### [DATA]
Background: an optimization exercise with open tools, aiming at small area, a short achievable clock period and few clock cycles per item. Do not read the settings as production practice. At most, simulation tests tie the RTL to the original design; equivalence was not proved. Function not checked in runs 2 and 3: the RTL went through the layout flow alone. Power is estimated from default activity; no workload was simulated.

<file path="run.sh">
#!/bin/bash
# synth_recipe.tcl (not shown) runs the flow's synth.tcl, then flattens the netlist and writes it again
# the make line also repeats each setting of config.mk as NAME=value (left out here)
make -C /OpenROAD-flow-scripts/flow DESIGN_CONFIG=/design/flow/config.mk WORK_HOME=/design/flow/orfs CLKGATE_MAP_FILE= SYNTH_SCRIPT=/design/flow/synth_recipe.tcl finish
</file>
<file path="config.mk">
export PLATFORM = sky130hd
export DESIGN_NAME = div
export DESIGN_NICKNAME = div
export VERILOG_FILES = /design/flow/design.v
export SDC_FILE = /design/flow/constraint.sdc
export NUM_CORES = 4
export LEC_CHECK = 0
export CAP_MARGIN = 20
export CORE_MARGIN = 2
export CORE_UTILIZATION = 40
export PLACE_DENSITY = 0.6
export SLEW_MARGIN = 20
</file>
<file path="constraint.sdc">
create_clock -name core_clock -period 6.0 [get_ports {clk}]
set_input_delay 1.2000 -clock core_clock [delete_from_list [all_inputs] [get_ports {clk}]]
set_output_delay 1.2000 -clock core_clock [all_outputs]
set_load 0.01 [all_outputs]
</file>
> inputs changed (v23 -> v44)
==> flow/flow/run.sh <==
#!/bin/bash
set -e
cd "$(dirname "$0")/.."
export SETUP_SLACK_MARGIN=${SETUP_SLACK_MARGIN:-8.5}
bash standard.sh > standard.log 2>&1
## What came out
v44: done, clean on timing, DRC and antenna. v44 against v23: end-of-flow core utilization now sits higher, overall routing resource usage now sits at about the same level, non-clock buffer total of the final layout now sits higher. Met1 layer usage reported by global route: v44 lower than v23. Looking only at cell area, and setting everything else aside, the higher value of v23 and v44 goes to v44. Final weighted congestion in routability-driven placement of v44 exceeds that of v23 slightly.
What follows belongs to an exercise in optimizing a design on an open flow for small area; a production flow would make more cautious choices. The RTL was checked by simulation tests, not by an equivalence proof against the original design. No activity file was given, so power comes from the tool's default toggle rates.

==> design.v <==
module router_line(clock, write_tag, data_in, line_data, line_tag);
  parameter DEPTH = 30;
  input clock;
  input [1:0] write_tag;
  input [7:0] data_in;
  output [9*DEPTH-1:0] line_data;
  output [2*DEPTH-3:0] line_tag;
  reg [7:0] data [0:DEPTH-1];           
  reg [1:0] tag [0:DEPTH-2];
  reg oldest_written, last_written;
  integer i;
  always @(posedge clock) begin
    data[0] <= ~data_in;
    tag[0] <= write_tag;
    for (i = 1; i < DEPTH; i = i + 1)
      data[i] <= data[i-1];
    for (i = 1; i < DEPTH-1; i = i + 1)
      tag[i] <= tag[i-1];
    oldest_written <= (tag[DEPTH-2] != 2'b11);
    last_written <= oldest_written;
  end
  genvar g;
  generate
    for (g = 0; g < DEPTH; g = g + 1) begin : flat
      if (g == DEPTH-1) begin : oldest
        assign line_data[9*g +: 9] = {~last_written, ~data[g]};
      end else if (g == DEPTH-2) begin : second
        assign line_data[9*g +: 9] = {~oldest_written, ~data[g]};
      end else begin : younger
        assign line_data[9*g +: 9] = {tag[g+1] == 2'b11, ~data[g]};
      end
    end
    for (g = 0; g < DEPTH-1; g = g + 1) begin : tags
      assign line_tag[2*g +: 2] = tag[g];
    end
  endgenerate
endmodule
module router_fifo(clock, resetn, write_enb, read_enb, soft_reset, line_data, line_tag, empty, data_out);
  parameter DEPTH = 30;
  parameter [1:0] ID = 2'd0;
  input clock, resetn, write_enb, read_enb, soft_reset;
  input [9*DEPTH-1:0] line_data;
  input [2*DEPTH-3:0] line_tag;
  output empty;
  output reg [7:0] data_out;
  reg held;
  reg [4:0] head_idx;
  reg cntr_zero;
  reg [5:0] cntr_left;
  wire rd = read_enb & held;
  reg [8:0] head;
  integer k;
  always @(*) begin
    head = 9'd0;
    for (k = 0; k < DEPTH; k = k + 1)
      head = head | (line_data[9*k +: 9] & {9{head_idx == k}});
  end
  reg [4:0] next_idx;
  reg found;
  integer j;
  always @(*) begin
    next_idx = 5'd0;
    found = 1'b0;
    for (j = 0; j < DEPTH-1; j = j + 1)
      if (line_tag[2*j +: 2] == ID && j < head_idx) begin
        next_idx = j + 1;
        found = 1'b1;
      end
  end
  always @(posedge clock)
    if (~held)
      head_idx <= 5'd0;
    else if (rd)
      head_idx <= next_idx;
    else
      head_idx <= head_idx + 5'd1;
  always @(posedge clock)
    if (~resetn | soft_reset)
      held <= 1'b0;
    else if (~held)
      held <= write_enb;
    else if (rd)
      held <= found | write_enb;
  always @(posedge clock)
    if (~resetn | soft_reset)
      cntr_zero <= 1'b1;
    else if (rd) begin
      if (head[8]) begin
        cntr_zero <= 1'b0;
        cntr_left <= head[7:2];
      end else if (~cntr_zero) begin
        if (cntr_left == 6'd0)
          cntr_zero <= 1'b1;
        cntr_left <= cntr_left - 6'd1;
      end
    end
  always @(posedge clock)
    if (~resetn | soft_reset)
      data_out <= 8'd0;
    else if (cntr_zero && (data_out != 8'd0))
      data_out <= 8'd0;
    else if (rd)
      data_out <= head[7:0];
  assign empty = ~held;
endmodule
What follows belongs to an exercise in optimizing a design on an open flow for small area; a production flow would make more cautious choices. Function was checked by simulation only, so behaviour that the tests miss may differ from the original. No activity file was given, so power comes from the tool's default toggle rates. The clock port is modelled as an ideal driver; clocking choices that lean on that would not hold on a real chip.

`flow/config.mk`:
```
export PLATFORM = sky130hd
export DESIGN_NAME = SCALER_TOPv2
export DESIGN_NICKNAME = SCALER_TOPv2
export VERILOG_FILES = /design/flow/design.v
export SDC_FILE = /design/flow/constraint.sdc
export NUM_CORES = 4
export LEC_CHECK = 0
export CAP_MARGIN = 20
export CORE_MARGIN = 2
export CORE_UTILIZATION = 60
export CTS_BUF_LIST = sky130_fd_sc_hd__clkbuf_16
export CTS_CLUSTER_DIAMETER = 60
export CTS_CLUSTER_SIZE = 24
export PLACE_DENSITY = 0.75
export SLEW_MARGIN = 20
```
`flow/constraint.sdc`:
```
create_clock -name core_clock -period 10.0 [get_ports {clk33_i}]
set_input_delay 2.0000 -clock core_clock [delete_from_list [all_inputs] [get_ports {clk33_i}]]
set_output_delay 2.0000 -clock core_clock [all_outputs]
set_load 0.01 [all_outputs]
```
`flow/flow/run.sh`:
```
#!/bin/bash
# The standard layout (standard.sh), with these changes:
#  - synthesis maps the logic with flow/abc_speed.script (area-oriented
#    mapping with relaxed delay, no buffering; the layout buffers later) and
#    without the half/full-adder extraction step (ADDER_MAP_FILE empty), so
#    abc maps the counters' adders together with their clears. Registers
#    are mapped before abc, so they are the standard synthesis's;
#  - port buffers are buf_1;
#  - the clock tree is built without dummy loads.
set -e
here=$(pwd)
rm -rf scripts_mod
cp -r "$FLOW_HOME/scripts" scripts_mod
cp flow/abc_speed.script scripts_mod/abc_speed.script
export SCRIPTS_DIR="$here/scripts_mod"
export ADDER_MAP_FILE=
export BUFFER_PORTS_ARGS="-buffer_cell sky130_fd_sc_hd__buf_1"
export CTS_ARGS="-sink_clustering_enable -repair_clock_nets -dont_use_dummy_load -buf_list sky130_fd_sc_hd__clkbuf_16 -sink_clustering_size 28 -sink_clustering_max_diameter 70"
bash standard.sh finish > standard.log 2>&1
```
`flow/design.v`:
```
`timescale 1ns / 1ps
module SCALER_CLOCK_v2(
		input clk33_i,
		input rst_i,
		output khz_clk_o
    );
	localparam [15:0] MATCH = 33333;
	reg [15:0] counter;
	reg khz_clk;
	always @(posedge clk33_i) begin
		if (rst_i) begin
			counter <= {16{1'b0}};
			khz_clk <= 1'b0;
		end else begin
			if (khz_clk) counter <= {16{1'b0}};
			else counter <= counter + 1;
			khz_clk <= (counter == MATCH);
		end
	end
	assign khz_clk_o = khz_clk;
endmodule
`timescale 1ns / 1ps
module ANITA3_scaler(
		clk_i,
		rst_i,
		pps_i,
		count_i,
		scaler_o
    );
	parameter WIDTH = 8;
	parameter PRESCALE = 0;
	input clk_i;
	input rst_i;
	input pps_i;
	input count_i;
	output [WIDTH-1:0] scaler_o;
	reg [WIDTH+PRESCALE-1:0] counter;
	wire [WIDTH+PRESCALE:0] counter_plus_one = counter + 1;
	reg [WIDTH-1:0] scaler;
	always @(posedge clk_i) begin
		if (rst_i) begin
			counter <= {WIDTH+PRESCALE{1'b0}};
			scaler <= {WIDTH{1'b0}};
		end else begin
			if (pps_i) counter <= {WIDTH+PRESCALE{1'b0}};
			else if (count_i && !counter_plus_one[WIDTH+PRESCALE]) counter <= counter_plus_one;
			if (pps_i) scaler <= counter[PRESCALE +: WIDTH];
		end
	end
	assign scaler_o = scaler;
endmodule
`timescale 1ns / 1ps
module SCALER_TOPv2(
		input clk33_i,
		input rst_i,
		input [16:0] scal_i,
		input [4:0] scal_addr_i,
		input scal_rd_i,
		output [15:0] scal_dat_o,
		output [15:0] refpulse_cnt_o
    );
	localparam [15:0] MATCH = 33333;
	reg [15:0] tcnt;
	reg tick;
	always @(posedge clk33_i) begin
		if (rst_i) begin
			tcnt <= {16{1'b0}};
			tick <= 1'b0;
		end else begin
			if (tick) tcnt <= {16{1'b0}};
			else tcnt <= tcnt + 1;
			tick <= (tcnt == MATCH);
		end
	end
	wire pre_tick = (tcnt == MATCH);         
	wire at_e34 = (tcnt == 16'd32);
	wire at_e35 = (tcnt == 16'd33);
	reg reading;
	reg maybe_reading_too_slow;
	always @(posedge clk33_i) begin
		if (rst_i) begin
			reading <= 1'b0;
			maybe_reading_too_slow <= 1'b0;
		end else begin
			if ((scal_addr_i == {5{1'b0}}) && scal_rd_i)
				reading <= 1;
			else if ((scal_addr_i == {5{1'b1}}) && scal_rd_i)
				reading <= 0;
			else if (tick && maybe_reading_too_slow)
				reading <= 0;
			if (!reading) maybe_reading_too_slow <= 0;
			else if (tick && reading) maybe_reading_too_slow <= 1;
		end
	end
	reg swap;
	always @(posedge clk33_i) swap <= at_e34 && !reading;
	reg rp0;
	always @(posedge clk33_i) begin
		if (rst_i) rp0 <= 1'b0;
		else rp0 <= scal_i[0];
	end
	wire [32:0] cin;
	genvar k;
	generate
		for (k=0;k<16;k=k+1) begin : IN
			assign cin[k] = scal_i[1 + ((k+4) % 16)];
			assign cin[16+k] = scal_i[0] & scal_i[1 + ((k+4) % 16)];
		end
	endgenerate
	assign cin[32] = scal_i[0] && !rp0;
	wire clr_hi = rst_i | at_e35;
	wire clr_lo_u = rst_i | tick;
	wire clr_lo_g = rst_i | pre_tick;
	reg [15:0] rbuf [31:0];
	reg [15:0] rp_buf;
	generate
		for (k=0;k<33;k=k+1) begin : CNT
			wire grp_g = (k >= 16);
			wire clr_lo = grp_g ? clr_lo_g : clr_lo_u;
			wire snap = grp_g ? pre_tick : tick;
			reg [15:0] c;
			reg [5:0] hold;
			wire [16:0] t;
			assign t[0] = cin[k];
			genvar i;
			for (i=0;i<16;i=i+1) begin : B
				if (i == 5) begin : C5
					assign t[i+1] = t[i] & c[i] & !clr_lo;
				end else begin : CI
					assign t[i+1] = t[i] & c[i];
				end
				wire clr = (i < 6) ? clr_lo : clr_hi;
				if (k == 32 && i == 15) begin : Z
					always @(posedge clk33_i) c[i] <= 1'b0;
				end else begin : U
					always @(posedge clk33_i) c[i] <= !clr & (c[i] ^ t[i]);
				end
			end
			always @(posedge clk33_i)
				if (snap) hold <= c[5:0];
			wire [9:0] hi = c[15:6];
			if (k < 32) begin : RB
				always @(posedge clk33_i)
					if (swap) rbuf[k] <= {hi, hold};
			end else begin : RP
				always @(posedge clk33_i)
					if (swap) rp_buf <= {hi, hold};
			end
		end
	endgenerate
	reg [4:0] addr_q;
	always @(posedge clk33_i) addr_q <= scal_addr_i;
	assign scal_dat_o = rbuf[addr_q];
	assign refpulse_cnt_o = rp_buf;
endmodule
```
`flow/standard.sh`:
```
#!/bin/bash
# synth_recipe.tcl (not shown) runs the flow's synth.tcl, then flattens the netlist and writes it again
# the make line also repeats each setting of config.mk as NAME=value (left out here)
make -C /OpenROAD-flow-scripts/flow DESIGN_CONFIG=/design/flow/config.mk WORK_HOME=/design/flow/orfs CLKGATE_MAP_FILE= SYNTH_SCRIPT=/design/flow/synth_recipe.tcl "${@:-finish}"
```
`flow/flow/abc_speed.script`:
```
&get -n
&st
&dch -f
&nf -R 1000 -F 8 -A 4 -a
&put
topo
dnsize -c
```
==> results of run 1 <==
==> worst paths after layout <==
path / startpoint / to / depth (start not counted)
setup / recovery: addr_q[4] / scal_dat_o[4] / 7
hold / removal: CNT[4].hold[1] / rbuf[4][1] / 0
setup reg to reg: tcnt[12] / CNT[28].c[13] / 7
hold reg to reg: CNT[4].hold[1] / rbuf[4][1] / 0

### [TASK PROMPT]
Search the records above for "tcnt". Copy each line where it is found.

### [REPLY TO THE TASK]
	reg [15:0] tcnt;
			tcnt <= {16{1'b0}};
			if (tick) tcnt <= {16{1'b0}};
			else tcnt <= tcnt + 1;
			tick <= (tcnt == MATCH);
	wire pre_tick = (tcnt == MATCH);         
	wire at_e34 = (tcnt == 16'd32);
	wire at_e35 = (tcnt == 16'd33);
setup reg to reg: tcnt[12] / CNT[28].c[13] / 7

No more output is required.